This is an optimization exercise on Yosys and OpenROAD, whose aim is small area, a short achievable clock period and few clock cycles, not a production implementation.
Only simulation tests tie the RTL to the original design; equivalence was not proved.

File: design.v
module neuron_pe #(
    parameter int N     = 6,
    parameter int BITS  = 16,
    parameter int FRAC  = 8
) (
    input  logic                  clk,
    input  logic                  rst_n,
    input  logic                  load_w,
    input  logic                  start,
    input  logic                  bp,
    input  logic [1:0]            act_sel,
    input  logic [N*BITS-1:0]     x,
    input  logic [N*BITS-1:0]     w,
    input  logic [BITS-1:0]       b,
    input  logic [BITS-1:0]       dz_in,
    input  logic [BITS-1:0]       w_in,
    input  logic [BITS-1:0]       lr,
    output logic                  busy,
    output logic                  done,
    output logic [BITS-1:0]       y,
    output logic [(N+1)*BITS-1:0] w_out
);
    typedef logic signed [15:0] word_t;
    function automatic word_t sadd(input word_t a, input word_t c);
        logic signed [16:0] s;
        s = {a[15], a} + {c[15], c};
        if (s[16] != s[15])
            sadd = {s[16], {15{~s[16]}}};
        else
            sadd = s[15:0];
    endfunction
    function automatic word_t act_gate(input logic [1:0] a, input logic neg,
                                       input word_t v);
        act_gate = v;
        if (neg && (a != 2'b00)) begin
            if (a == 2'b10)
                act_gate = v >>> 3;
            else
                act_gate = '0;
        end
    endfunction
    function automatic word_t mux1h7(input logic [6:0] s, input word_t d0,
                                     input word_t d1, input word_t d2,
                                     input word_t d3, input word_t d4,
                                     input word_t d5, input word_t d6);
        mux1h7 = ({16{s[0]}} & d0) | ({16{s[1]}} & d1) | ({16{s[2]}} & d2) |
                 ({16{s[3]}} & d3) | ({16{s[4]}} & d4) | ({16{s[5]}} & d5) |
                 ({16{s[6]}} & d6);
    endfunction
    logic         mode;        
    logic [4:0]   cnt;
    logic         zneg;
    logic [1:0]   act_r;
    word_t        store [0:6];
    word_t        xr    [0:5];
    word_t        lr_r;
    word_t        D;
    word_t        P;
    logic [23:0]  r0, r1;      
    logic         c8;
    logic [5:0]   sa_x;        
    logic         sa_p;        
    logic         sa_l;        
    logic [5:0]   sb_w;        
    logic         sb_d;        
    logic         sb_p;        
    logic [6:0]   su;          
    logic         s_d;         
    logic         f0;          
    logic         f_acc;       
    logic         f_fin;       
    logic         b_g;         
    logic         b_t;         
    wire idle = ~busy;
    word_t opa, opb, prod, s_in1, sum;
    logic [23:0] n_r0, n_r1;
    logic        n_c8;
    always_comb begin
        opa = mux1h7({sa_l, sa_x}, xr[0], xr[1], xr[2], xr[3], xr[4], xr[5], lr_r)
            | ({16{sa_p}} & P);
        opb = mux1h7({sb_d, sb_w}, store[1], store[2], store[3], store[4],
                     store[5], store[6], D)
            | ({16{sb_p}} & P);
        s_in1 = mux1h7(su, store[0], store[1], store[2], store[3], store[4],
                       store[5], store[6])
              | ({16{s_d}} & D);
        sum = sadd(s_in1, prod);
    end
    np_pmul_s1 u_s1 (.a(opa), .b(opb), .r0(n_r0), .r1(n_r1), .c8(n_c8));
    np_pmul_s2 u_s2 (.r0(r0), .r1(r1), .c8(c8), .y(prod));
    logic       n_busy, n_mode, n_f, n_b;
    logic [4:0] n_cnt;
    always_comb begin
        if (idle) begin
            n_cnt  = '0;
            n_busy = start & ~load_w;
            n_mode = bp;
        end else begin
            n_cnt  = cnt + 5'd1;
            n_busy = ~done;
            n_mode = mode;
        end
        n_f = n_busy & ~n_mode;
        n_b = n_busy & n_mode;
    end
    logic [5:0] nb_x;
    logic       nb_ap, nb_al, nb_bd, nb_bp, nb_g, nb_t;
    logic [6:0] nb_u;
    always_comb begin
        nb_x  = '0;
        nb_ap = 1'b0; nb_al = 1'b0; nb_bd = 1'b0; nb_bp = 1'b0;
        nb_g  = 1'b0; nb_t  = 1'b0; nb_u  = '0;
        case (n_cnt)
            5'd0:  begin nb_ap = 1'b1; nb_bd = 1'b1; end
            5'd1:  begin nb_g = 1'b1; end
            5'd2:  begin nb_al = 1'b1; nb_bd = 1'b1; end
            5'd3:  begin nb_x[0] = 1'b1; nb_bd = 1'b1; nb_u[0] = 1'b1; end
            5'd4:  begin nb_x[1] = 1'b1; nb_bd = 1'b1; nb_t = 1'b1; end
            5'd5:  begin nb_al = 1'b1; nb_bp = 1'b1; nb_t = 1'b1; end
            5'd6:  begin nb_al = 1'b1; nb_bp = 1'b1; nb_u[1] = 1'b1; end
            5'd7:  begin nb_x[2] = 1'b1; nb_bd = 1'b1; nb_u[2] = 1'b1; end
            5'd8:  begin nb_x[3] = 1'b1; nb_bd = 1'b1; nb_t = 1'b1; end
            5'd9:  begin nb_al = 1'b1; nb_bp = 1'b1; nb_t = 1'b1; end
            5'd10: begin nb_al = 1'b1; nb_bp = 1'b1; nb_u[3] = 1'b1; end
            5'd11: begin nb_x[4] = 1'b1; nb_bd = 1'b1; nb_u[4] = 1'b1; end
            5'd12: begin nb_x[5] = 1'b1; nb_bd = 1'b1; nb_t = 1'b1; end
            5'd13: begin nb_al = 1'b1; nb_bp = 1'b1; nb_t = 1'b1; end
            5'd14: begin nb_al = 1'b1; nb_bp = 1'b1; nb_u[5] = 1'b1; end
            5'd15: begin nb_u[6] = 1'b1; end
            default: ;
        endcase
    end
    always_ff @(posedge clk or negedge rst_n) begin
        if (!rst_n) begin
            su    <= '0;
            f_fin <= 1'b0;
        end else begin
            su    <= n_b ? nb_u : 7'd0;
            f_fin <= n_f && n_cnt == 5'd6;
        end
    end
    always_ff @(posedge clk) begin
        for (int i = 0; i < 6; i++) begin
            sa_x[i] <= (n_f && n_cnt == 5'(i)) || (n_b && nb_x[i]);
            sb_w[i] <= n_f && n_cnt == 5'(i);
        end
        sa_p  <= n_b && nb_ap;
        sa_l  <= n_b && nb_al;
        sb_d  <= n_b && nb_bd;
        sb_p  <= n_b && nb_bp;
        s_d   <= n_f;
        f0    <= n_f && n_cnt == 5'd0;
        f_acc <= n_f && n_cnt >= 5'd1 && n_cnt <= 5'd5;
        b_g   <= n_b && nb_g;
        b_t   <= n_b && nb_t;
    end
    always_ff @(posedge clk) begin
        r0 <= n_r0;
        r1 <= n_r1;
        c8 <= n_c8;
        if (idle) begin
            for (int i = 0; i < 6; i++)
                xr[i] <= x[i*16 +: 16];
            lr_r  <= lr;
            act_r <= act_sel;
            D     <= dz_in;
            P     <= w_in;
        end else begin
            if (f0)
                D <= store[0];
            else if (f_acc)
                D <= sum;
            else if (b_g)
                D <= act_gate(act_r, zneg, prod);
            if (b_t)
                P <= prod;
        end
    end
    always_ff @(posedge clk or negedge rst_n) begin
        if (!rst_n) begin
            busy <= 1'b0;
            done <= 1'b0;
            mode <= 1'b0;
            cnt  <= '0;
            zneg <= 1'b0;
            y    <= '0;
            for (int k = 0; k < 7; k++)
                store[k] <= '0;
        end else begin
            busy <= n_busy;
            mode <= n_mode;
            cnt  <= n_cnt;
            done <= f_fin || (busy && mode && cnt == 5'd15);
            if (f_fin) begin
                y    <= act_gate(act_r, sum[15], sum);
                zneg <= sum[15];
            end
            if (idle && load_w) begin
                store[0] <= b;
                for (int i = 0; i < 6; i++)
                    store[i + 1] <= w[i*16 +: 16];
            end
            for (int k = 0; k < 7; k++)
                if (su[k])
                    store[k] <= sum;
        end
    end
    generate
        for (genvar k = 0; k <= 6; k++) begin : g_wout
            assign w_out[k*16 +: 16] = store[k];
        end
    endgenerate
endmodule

• **About this exercise**
Look through the data above. Find each line with the string "done" and copy it.

• **Solution to this exercise**
    output logic                  done,
            n_busy = ~done;
            done <= 1'b0;
            done <= f_fin || (busy && mode && cnt == 5'd15);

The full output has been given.